Problem statement:
A single number is expected: the count of lines in the entries below that contain "cells".

Stored data

***

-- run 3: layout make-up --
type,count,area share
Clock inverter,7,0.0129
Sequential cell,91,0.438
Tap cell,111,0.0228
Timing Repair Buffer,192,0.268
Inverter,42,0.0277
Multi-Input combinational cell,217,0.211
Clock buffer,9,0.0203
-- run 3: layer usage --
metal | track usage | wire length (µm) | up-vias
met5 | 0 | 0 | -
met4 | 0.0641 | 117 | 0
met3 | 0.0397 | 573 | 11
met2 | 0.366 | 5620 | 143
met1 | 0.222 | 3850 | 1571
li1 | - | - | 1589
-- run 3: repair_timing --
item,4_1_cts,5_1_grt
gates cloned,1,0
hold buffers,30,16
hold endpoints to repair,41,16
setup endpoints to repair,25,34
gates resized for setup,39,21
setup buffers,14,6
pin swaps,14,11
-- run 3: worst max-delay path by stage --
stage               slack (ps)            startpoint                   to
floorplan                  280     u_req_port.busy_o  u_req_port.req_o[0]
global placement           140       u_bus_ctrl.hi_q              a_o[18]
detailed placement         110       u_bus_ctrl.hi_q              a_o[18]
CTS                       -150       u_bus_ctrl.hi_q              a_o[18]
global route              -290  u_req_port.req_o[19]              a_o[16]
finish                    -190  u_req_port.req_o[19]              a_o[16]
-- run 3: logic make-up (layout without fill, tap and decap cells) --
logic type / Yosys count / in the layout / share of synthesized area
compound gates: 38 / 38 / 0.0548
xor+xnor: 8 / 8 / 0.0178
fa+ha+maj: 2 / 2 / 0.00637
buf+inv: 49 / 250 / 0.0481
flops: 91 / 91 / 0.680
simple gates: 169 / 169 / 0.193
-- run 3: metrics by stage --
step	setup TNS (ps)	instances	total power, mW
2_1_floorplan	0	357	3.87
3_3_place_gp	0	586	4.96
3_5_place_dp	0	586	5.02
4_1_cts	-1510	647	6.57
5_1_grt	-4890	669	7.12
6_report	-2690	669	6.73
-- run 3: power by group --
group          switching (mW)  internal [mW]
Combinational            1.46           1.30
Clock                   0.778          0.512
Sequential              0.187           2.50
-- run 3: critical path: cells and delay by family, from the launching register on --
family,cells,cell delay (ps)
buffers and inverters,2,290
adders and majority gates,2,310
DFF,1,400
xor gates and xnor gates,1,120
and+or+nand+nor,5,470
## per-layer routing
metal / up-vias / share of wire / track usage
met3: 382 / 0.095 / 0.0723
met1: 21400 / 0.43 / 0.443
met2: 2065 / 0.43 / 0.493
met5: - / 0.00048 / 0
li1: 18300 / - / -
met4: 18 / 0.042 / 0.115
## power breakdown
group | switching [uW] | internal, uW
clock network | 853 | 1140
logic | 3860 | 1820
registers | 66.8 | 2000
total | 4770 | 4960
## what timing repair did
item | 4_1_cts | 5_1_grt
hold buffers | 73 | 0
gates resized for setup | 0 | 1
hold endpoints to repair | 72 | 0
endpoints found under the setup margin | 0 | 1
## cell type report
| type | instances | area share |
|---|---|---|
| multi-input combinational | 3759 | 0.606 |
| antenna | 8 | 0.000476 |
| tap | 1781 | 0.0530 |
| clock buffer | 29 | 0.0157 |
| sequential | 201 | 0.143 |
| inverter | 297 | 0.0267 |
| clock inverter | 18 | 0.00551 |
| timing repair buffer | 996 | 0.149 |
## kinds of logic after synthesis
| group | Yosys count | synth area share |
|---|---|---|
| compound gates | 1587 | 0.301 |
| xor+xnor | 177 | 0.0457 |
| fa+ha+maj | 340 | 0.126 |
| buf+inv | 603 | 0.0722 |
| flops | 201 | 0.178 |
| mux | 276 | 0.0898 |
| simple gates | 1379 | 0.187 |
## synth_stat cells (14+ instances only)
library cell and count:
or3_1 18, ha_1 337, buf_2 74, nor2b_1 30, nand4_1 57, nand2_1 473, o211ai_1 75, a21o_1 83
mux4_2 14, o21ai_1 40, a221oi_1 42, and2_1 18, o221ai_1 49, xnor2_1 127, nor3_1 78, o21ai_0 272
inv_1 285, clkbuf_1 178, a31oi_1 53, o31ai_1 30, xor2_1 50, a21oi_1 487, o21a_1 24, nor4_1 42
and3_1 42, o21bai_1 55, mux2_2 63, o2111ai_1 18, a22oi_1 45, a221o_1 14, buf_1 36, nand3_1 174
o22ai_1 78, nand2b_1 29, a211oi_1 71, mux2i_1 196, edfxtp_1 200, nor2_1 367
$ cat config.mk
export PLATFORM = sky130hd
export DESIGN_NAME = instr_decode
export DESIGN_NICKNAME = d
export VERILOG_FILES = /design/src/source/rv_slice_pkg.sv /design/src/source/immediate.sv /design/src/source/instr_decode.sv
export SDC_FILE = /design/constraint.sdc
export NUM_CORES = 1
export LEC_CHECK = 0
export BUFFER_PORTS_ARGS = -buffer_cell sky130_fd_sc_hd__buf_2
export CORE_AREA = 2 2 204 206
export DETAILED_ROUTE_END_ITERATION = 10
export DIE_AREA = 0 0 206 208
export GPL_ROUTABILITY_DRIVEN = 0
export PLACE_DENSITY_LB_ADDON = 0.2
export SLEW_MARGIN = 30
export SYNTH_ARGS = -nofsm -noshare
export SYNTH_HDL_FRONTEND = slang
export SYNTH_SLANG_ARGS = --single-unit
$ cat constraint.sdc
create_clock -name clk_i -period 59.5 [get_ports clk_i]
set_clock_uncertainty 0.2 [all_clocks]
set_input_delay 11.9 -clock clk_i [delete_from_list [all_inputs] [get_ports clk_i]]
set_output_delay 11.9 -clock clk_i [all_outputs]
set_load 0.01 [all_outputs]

***

Response to this exercise:
4